Table freshness
Data freshness represents timeliness, and in many discussions, freshness is considered one of the important indicators of data quality. In traditional offline data warehouses, higher cost typically means better performance, creating a typical binary paradox in terms of cost-performance trade-off. However, in high-freshness streaming data warehouses, massive small files and frequent updates can lead to performance degradation. The higher the freshness, the greater the impact on performance. To achieve the required performance, users must incur higher costs. Thus, for streaming data warehouses, data freshness, query performance, and cost form a tripartite paradox.
Amoro offers a resolution to the tripartite paradox for users by utilizing AMS management functionality and a self-optimizing mechanism. Unlike traditional data warehouses, Lakehouse tables are utilized in a multitude of data pipelines, AI, and BI scenarios. Measuring data freshness is crucially important for data developers, analysts, and administrators, and Amoro addresses this challenge by adopting the watermark concept in stream computing to gauge table freshness.
Table watermark
In the Mixed Format, data freshness is measured through table watermark.

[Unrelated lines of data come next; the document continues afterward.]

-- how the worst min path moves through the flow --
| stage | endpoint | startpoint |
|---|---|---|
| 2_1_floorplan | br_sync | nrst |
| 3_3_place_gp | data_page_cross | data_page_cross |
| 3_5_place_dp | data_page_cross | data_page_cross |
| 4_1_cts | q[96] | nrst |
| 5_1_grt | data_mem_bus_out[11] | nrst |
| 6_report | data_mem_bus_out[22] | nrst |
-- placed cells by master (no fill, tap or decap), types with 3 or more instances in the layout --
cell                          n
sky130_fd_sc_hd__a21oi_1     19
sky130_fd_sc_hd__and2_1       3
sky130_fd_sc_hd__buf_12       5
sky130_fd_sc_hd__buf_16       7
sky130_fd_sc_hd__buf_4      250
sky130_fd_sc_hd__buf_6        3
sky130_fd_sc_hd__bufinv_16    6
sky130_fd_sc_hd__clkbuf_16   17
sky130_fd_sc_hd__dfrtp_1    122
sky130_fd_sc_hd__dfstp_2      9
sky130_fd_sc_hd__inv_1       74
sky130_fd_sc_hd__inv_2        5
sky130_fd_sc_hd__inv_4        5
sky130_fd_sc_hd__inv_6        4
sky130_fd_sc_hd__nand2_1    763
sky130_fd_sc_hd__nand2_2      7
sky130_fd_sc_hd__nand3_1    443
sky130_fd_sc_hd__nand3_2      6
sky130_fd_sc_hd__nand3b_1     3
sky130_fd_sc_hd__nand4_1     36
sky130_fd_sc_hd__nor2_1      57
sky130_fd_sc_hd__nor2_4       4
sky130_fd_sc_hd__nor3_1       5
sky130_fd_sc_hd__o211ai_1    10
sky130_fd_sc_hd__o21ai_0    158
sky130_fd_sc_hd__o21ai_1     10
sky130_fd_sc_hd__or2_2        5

Strictly speaking, table watermark is used to describe the writing progress of a table. Specifically, it is a timestamp attribute on the table that indicates that data with timestamps earlier than this watermark have been written to the table. It is typically used to monitor the progress of table writes and can also serve as a trigger indicator for downstream batch computing tasks.

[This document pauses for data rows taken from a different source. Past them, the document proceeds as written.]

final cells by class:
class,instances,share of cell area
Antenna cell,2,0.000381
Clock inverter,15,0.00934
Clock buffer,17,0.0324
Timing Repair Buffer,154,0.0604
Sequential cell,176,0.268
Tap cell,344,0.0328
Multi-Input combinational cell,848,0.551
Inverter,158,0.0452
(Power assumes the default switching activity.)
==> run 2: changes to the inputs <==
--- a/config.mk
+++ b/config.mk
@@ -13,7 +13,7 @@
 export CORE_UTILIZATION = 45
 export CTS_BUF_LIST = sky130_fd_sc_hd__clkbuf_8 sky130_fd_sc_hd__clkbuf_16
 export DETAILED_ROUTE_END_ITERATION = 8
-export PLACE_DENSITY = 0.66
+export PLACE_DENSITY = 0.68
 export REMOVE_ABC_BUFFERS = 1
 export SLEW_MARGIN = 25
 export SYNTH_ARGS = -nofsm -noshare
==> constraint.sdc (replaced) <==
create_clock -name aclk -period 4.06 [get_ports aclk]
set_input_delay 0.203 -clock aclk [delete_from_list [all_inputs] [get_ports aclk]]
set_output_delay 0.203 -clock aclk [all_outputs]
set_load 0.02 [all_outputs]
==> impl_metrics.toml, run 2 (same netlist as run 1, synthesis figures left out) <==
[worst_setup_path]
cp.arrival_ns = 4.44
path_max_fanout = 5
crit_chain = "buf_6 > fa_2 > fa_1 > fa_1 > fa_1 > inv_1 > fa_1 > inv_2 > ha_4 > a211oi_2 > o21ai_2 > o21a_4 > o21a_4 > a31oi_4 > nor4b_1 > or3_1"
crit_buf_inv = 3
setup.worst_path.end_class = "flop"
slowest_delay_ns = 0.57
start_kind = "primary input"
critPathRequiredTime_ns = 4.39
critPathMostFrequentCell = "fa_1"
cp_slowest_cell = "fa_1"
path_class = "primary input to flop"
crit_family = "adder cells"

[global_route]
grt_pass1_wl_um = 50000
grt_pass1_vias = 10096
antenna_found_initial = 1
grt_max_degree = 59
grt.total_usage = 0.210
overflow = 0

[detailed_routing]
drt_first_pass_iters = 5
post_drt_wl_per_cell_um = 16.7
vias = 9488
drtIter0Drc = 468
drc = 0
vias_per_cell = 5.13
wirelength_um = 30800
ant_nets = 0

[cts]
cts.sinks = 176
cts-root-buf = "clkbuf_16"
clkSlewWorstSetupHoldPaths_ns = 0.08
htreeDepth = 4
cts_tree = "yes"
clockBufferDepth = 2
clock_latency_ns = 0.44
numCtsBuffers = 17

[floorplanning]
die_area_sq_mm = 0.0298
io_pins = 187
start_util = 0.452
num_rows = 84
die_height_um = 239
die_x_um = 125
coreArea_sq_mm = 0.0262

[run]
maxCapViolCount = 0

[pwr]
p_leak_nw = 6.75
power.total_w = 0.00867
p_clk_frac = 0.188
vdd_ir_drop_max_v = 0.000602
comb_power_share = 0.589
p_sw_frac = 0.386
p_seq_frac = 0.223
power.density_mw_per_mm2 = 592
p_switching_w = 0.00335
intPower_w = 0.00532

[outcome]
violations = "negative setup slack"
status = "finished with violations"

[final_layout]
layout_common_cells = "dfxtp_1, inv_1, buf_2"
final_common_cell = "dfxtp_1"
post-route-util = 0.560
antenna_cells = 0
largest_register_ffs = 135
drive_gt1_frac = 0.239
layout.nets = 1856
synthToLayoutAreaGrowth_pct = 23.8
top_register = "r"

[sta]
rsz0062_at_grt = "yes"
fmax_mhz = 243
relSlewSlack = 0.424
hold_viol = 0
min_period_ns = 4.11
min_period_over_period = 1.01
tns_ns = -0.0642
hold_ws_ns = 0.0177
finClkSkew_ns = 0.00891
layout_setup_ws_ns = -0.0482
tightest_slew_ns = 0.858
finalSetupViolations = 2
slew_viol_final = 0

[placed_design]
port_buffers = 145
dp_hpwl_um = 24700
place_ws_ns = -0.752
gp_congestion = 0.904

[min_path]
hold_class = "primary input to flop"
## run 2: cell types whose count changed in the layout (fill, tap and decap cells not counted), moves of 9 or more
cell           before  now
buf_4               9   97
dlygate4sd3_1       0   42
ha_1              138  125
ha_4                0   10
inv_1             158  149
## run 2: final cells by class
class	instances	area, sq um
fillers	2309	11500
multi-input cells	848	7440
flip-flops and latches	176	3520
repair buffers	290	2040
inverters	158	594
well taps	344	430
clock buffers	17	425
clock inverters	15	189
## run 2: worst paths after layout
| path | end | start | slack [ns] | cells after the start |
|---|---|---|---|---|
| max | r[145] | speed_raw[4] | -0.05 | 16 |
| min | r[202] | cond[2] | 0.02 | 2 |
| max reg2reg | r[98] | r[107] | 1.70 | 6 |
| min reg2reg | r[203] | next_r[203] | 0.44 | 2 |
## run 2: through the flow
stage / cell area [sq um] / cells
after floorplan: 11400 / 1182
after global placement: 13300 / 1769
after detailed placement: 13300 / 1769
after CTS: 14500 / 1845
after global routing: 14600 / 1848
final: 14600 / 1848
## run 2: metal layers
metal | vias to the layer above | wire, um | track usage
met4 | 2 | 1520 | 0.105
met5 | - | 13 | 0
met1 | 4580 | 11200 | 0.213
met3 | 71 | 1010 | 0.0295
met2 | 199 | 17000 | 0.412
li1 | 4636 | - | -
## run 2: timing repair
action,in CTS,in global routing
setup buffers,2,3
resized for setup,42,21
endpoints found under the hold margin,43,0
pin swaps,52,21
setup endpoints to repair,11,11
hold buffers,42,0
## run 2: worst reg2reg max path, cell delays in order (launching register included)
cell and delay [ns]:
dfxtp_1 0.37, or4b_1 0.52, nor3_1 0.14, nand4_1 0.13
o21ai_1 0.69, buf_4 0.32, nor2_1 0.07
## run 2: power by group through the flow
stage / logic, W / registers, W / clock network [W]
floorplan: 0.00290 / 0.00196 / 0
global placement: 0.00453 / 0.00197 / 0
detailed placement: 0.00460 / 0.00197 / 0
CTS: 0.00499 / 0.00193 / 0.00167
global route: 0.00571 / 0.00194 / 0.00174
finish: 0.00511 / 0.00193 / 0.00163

Mixed Format uses the following configurations to configure watermark:
'table.event-time-field' = 'op_time',
'table.watermark-allowed-lateness-second' = '60'
In the example above, op_time
is set as the event time field for the table, and the watermark for the table is calculated using the op_time
of the
data being written. To handle out-of-order writes, a maximum delay of 60 seconds is allowed for calculating the watermark. Unlike in stream
processing, data with event_time values smaller than the watermark will not be rejected, but they will not affect the advancement of the watermark
either.
You can view the current watermark of a table in the AMS Dashboard’s table details, or you can use the following SQL query in the terminal to query the watermark of a table:
SHOW TBLPROPERTIES test_db.test_log_store ('watermark.table');
You can also query the table watermark of the BaseStore using the following command, which can be combined with native reads from Hive or Iceberg for greater flexibility:
SHOW TBLPROPERTIES test_db.test_log_store ('watermark.base');
You can learn about how to use Watermark in detail by referring to Using tables.